The problem is that the supply of raw materials on land is either drying up or sitting in undeveloped rainforests. In addition, pollution from land mining is astronomical. So where to go next
“We believe the ocean has the answer,” said Barron.
Several times a year, the Metals Company’s researchers and sailors travel 1,100 miles off the coast of San Diego to the Clarion-Clipperton Zone, discovered in 1950 by the Scripps Institution of Oceanography. There are millions of nodules or rocks on the ocean floor that contain nickel, cobalt, copper, and manganese. These are all ingredients in batteries.
“It’s a bit like walking on the ball-strewn golf driving range,” said Barron. “But they are nodules that all contain battery metals.”
No country owns this area of the ocean. Instead, it is ruled by the United Nations and divided into 16 licensed mining zones.
“The remote-controlled vehicle pilots team, the ship, the science, we all work as a team,” said Edward Cassano, CEO of Pelagic Research Services.
Scientists are using robotic vehicles to study the environmental impact of ingesting the tubers and the marine species that live around them.

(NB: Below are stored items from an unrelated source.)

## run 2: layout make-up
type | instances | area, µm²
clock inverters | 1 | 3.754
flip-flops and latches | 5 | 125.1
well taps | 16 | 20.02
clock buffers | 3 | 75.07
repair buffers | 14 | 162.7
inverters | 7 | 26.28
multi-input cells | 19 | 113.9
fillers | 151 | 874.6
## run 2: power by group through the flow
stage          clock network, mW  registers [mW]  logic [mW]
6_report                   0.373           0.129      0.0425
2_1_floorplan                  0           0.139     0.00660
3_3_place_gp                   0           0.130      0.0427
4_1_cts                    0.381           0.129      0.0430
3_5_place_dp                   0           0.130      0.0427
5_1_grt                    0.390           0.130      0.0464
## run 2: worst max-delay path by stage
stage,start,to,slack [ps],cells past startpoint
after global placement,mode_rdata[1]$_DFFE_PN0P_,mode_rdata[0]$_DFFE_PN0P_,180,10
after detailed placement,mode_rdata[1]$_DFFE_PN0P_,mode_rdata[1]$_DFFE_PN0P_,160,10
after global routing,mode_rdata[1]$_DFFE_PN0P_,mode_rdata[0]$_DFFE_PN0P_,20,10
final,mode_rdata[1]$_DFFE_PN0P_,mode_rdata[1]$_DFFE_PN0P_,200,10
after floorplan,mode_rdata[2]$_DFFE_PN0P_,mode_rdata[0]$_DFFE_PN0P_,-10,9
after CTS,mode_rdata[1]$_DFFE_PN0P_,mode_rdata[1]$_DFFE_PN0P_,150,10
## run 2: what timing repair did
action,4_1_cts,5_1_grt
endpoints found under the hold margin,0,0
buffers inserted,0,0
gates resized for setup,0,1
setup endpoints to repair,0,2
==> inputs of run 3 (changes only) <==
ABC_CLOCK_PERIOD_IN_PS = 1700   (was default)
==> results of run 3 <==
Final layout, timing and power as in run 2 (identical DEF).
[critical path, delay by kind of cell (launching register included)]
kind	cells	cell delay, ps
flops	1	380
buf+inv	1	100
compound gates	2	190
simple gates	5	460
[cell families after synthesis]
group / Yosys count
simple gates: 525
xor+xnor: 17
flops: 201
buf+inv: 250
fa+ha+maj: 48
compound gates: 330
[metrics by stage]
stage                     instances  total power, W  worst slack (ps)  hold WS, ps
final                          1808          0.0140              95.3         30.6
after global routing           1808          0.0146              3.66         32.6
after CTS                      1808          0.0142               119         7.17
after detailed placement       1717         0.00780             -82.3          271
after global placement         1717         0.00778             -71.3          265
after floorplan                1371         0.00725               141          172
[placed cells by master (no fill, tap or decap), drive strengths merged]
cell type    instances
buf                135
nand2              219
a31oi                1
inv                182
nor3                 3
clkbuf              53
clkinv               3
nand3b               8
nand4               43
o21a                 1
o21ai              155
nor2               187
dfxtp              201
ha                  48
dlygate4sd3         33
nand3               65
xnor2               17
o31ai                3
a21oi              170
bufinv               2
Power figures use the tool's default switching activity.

“You don’t have to drill to get to them. You don’t have to blast like you do with land-based mining,” added Barron.
Barron said ten years after starting his company they are literally just scratching the surface. But he is confident that this will lead to a greener world.
“There are tremendous economic opportunities arising from this industry for the San Diego and California business community,” said Barron.
It is estimated that there are 21 billion tons of tubers in the mining zone, enough to make hundreds of billions of electric car batteries.